### Exercise requirements
All lines in the data below carrying the string "switching" are to be located and copied.

[Collected data entries]
- Opening Delimiter -

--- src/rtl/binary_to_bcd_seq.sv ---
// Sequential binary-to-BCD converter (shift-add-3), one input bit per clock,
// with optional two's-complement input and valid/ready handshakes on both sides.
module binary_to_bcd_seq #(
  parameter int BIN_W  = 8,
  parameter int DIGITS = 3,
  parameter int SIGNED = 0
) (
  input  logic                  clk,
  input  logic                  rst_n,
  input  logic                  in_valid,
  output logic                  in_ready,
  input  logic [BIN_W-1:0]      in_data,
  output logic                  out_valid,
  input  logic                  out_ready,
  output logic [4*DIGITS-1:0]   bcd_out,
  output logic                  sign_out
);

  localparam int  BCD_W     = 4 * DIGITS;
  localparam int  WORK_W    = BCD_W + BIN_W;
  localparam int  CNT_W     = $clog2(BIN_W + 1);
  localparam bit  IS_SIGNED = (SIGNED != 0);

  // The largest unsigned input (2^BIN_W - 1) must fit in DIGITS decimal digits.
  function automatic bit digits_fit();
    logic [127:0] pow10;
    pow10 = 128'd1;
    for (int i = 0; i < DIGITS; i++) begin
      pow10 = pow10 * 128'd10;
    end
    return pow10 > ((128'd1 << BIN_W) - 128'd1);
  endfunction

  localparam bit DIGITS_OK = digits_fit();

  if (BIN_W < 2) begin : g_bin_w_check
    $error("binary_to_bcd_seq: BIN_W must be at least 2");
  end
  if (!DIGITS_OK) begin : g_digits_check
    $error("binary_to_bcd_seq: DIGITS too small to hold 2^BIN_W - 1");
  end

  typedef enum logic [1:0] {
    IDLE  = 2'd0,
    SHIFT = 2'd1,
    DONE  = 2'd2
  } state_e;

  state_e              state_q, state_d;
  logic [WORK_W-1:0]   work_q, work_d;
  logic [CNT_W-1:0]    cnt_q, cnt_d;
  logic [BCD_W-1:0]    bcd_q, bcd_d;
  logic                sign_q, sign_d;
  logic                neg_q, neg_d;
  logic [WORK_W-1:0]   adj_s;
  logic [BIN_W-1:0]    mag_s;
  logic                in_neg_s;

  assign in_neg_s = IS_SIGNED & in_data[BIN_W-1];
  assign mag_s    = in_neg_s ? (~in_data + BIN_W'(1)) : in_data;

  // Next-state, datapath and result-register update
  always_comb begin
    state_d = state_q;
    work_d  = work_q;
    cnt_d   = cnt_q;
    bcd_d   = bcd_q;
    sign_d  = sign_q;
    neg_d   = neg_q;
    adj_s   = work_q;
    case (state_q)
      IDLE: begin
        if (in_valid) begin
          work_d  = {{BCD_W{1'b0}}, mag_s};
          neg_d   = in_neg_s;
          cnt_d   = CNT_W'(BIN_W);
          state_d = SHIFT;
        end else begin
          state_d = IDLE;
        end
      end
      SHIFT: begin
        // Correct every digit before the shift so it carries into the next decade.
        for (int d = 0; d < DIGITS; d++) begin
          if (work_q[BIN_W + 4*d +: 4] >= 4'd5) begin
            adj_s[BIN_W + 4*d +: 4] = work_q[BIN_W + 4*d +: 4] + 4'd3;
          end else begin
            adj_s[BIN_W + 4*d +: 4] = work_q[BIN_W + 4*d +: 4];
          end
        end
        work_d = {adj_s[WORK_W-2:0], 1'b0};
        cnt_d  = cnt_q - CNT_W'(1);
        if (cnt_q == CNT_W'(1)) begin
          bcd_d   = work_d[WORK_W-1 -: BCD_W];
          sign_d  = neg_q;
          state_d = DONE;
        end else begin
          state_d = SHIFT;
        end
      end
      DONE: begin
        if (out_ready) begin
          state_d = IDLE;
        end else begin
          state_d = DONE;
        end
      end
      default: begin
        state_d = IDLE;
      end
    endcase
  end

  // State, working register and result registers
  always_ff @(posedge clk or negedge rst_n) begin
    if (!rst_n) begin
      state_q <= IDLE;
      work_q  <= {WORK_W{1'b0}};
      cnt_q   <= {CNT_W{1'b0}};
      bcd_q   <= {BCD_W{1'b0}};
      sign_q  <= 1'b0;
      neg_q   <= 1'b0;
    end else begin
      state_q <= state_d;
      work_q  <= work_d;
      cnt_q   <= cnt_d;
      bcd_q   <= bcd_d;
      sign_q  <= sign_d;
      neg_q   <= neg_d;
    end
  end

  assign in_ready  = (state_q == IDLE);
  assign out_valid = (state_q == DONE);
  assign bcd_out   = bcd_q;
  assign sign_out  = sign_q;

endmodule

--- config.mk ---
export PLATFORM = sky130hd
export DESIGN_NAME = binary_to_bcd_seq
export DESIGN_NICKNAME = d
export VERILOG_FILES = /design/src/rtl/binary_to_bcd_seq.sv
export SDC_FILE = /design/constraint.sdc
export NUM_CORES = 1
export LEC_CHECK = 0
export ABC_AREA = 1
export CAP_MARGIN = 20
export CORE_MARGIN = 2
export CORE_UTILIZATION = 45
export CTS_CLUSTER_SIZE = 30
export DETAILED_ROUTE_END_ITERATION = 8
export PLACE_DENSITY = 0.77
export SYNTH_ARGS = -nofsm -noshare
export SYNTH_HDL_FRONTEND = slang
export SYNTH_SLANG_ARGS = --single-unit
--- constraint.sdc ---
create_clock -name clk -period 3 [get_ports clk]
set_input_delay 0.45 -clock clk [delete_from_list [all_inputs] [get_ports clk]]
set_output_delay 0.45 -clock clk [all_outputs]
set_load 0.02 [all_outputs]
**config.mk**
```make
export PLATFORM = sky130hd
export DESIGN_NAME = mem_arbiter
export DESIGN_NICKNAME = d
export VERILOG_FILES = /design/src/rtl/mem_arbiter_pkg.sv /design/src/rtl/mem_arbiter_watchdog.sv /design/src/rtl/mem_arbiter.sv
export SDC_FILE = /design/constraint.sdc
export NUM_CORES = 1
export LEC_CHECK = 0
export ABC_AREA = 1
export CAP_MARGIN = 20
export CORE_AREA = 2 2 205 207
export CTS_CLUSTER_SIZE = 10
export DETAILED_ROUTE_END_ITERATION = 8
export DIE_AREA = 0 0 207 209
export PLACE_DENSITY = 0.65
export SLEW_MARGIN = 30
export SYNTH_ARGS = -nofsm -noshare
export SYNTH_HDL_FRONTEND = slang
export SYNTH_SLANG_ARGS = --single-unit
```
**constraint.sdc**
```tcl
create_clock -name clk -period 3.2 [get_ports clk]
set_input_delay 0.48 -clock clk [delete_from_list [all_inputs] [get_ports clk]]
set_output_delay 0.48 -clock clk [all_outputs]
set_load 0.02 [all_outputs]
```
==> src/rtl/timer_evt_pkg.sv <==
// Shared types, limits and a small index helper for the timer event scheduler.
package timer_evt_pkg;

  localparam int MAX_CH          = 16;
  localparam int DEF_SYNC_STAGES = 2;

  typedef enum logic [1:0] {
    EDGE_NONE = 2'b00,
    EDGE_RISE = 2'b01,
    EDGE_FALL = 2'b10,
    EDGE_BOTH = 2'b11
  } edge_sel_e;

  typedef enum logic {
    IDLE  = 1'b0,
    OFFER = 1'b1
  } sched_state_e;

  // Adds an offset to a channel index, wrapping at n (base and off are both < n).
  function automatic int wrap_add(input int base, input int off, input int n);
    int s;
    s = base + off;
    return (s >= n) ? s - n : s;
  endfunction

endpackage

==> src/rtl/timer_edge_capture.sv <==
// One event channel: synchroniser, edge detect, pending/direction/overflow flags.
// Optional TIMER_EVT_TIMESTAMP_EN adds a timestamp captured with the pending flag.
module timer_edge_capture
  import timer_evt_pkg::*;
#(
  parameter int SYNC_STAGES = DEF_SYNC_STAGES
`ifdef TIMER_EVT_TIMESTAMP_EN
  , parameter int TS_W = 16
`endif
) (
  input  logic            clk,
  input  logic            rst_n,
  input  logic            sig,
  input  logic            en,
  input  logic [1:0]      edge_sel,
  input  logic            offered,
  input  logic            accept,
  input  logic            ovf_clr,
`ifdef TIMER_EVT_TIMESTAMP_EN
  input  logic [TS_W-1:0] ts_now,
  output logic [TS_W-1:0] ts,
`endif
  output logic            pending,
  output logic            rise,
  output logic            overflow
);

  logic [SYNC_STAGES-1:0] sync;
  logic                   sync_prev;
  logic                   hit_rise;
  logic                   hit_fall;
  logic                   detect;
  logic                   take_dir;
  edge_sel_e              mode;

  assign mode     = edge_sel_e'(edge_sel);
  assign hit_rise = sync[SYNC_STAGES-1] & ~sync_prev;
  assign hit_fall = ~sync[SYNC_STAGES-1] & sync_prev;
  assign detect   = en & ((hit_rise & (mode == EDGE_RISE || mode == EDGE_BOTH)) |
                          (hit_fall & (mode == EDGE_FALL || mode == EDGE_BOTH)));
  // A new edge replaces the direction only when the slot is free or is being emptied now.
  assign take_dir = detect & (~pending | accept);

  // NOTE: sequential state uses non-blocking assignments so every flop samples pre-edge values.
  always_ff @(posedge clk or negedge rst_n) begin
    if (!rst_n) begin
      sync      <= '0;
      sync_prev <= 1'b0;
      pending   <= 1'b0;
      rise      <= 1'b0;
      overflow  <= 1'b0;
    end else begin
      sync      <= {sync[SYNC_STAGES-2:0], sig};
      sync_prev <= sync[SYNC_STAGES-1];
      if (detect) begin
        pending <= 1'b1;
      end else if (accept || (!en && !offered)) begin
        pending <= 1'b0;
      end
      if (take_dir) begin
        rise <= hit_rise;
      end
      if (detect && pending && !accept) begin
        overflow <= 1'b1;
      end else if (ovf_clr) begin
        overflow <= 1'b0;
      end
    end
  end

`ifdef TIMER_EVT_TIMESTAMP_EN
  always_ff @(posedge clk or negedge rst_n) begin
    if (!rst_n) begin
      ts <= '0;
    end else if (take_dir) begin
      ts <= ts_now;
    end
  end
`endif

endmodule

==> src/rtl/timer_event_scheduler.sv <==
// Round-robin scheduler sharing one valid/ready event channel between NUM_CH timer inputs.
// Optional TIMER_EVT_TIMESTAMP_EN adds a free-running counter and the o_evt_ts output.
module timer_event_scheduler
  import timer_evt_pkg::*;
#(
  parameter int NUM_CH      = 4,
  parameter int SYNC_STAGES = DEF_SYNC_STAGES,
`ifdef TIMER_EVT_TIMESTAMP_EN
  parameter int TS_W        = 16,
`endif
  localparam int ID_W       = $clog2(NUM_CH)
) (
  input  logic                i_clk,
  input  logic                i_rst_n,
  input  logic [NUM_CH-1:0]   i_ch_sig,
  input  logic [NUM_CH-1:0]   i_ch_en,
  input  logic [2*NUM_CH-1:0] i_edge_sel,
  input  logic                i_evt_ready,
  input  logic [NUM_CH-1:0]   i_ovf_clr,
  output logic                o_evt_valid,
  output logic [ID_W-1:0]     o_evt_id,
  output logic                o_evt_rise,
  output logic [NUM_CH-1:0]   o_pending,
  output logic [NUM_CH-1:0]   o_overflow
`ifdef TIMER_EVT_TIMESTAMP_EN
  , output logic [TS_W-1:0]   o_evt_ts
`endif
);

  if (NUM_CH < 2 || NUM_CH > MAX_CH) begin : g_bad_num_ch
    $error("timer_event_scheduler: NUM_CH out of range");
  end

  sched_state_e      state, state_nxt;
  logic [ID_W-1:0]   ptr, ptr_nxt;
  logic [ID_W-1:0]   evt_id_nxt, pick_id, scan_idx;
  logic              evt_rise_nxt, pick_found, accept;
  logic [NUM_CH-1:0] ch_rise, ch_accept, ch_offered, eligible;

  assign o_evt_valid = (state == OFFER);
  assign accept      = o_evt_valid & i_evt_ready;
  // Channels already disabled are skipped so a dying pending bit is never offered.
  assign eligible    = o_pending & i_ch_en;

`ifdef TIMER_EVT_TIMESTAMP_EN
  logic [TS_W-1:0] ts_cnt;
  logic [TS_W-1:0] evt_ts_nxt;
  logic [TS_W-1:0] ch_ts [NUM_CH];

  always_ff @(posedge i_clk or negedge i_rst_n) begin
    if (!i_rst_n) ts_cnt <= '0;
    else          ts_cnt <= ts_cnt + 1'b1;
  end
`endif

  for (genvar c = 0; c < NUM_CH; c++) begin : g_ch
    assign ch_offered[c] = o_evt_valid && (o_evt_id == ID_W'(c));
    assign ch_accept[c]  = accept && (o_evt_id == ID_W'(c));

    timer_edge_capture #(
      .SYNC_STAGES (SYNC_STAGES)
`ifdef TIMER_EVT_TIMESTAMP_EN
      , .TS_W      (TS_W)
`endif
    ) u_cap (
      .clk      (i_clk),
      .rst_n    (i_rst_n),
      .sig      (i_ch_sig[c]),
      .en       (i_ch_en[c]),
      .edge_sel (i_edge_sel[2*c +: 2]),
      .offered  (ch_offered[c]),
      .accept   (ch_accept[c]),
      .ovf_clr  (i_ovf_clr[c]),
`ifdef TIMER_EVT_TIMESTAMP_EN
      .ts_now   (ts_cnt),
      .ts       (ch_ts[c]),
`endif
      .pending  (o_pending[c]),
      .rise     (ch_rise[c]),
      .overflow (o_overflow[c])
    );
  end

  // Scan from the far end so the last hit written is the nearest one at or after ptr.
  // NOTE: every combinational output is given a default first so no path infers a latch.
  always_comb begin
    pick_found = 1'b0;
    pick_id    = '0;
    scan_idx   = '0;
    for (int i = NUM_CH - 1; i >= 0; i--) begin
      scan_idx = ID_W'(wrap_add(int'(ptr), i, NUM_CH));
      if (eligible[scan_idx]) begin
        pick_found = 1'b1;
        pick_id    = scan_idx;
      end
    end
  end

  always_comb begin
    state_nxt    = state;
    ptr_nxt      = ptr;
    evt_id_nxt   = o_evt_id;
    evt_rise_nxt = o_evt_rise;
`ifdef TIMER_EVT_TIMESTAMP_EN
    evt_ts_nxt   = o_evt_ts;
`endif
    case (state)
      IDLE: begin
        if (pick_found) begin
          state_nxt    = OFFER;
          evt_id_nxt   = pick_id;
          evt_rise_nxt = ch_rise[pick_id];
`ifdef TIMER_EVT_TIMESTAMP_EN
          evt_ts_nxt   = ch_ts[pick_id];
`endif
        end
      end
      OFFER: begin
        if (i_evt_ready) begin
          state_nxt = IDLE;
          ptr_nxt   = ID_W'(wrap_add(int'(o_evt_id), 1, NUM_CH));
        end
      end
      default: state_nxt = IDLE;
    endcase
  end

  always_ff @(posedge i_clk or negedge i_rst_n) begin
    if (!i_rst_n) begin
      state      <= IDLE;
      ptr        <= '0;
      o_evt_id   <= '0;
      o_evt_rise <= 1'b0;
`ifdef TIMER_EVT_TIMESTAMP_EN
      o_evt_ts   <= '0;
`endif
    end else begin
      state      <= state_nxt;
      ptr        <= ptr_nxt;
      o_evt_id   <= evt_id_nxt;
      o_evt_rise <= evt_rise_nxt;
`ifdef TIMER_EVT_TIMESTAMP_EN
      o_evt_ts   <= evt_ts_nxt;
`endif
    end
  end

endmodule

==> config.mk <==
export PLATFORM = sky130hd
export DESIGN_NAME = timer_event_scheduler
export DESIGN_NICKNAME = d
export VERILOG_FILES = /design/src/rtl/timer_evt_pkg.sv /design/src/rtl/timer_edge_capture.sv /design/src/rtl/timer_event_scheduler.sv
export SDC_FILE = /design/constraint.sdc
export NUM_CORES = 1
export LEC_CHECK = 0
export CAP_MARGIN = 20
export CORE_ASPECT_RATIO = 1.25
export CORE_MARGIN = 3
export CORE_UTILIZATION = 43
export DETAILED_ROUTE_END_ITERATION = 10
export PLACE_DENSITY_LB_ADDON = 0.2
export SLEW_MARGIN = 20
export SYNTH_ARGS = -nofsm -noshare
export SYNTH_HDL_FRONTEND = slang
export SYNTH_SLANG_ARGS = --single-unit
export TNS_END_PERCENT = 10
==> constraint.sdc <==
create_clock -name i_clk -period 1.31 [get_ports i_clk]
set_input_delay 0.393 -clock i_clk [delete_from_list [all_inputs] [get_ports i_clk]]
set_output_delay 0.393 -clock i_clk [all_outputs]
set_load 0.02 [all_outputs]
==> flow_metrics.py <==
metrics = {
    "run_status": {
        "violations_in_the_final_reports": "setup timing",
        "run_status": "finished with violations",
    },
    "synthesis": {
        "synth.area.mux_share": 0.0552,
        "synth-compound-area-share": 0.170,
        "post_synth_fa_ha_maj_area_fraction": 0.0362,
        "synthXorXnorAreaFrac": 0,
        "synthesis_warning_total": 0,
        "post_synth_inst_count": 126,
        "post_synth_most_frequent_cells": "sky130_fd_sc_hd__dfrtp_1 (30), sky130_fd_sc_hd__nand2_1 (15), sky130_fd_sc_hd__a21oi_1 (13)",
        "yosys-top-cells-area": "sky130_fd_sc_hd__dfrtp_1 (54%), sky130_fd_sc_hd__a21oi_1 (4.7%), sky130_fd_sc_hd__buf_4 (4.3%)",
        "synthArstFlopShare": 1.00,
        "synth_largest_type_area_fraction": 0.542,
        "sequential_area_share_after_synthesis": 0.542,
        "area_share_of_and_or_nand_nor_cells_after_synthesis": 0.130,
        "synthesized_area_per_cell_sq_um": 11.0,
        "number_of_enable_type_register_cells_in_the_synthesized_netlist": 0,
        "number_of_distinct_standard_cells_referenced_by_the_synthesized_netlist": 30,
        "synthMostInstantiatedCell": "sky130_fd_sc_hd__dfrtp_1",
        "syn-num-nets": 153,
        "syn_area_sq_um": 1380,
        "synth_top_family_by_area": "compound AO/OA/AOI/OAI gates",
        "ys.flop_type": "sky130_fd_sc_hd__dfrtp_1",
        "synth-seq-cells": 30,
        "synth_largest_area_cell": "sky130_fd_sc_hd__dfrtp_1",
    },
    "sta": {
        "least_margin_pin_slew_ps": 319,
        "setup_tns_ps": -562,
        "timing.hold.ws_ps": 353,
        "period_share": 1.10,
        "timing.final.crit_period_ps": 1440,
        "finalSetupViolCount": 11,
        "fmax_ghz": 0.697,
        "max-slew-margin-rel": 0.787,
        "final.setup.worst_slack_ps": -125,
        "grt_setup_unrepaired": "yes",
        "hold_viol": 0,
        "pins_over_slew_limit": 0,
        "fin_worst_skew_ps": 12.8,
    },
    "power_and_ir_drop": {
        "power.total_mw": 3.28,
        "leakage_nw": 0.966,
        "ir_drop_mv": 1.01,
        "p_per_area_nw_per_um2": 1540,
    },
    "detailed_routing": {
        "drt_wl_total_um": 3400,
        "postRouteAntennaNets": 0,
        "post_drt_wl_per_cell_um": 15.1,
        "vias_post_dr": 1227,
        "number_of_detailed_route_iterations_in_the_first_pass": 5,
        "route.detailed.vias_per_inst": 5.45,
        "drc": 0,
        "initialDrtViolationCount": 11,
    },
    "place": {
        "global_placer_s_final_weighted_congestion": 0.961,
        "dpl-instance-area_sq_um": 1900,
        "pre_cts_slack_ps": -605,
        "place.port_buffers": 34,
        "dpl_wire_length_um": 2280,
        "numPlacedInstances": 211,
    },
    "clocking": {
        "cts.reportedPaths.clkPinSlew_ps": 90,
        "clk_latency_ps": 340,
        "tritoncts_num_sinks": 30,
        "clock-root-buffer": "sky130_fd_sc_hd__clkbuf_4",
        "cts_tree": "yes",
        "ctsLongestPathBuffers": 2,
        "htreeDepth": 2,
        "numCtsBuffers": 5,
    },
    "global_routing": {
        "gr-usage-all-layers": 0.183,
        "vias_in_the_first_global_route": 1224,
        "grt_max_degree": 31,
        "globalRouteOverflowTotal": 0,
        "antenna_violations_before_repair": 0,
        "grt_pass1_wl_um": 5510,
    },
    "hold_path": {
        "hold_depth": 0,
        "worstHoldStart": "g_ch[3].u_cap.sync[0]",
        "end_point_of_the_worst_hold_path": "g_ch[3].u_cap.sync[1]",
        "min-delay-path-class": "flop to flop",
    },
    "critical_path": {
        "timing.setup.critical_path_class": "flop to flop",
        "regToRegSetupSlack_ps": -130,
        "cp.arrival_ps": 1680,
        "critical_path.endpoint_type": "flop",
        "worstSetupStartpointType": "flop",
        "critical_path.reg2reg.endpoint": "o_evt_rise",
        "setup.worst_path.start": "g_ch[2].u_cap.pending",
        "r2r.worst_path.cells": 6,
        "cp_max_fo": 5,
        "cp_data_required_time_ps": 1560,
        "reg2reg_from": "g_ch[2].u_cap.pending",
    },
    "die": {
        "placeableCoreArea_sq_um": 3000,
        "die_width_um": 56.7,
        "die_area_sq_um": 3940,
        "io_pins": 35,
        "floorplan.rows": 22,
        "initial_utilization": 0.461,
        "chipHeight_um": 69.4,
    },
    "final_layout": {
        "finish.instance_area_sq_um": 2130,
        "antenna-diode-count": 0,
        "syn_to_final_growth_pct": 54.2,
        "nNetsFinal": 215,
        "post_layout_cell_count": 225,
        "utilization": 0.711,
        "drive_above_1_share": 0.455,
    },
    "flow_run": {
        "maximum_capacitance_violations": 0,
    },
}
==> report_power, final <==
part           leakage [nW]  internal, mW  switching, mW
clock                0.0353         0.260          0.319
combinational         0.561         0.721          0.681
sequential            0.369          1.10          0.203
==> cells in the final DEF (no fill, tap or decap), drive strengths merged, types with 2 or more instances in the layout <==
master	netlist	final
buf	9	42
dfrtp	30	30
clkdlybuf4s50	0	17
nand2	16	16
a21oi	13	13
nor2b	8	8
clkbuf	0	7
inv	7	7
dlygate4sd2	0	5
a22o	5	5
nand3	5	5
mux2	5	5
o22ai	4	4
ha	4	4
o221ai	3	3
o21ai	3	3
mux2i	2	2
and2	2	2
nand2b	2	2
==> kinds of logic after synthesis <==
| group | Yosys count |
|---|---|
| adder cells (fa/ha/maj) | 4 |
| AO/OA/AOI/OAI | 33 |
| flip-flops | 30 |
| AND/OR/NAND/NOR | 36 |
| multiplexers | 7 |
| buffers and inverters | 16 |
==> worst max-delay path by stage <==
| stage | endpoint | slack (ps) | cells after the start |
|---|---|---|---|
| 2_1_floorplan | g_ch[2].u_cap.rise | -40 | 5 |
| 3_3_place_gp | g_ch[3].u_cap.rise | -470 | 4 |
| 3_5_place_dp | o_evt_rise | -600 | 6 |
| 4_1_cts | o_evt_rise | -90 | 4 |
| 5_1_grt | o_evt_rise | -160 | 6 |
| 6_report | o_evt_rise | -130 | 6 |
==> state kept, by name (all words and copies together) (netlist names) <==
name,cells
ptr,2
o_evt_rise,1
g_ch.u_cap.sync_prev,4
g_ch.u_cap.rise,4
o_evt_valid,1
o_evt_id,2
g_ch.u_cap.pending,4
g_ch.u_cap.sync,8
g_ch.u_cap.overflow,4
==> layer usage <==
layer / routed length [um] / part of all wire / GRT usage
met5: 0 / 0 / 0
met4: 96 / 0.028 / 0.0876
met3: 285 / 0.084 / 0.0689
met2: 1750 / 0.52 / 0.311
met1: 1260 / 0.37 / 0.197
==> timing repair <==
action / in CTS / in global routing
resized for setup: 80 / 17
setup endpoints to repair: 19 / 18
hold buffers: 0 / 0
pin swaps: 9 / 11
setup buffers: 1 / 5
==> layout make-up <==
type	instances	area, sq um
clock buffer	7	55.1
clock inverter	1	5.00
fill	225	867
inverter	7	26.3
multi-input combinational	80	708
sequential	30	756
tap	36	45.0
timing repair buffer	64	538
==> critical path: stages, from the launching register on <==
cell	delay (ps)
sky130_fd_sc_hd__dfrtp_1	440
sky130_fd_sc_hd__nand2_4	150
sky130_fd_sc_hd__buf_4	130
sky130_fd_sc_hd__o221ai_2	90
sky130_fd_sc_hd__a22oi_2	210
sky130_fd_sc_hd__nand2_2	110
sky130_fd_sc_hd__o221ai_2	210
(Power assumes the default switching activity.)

- Closing Delimiter -

### Written solution
part           leakage [nW]  internal, mW  switching, mW
(Power assumes the default switching activity.)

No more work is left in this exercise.